The fact that, under Polish law, the concept of same-sex registered partnership does not exist, could have also spoken for the transcription of same-sex marriages as ‘marriages’. Note that the lack of any registration was considered as a breach of a positive obligation under Article 8 of the European Convention on Human Rights in the Orlandi case. If we accept that same-sex marriages need to be registered in some form, as the ECtHR has already established, and the domestic law provides no other means (registered partnership or civil union), then they should be registered as marriages.
To my understanding, despite the negative conclusion of the case, it is significant that the Polish Constitution was no longer seen as trumping the recognition of same-sex marriages that are lawfully concluded abroad. This shift in reasoning means that, in principle, Article 18 does not constitute the blanket norm on non-recognition. It remains to be seen whether this Regional Administrative Court’s decision, which is not a binding precedent, will be upheld in the future case practice. It must also be understood that with the current Government and Parliament in Poland, it is not likely that the legislator will adopt same-sex registered partnership or civil union law. While it does not exist, the courts are unlikely to fill in the legislative omission.
6. Outlook to the future: what about the effects?
6.1 Significance of the effects of civil status
The significance of the effects of limping family relationships cannot be overestimated. A limping marriage by itself is not necessarily problematic when couples continue to live together, their relationship is flourishing, and neither of the spouses is sick or dying. Refusal to include a marriage into the local registry is not a question of a lost family home or a connection with one’s child or partner (yet). In law, harm is understood in a narrow sense. Vulnerability of same-sex relationships only translates into a problem that the law might potentially acknowledge, when something happens – for instance, a relationship comes to an end and the need for protection of rights becomes necessary.
Effects in different fields of law, for instance, family law effects (name, matrimonial property, divorce) need to be decided upon separately under specific rules on that situation. There are different choice-of-law rules and connecting factors for their determination in Poland, for instance, on matrimonial property, names, and so on. Although such cases have not arisen in the Polish court practice, I consider it significant to present a short outlook to future problems that are inevitable.
Usually, it might be expected that the effects of the civil status will follow the determination of such status. However, paradoxes are possible. A marriage may have some separate effects even without the recognition of the status itself. For instance, the surviving spouse of a limping marriage may be allowed to succeed after their spouse, provided that they had legitimate expectations and acted in good faith. Even in spite the lack of the legal protection of same-sex relations as family, the current Polish substantive law provides a homosexual surviving partner the right to succession of tenancy. In private international law, recognition of status and recognition of the effects of the status are two different questions. Certain choice-of-law rules exist to regulate the validity of status and other choice-of-law rules are used to determine the law applicable to effects, such as family name, personal relations, or matrimonial property relations.

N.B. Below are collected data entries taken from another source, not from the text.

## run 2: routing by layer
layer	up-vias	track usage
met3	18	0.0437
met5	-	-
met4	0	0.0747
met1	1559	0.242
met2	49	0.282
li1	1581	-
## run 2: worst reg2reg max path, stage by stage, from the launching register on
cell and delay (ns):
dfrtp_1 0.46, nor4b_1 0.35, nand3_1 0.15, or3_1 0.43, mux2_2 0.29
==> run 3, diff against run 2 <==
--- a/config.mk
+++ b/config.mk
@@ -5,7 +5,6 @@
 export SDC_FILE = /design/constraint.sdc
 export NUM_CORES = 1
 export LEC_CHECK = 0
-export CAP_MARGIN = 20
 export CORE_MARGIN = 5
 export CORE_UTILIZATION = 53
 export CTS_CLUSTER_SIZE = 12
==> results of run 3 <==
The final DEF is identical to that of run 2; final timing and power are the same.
==> src/rtl/pulse_onehot_decode.sv <==
// Combinational classifier for a pulse vector: one-hot, all-ones, lowest set index.
module pulse_onehot_decode #(
  parameter int unsigned NUMCHANNELS = 64
) (
  input  logic [NUMCHANNELS-1:0]         periodic_pulse,
  output logic                           is_onehot,
  output logic                           is_allones,
  output logic [$clog2(NUMCHANNELS)-1:0] index
);

  localparam int unsigned IDXW = $clog2(NUMCHANNELS);

  always_comb begin
    is_allones = &periodic_pulse;
    is_onehot  = (periodic_pulse != '0) &&
                 ((periodic_pulse & (periodic_pulse - NUMCHANNELS'(1))) == '0);
    index      = '0;
    for (int unsigned i = NUMCHANNELS; i > 0; i--) begin
      if (periodic_pulse[i-1]) index = IDXW'(i - 1);
    end
  end

endmodule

6.2 Incidental question on marriage validity
In Polish private international law doctrine, it has been consistently suggested that in cases when the issue of marriage validity arises as an incidental question, ordre public should not apply. These commentaries were not provided in the context of same-sex couples, but in the general theory on the so-called incidental question, a doctrine in private international law that becomes relevant when certain conditions are met. First, the main question in the dispute (eg division of matrimonial property) should not be regulated by Polish substantive law, and private international law rules of Poland and the foreign law applicable to the main issue should point to different connecting factors regarding marriage validity, and finally, relevant substantive family laws need to reach different results, such as allowing or prohibiting same-sex marriage.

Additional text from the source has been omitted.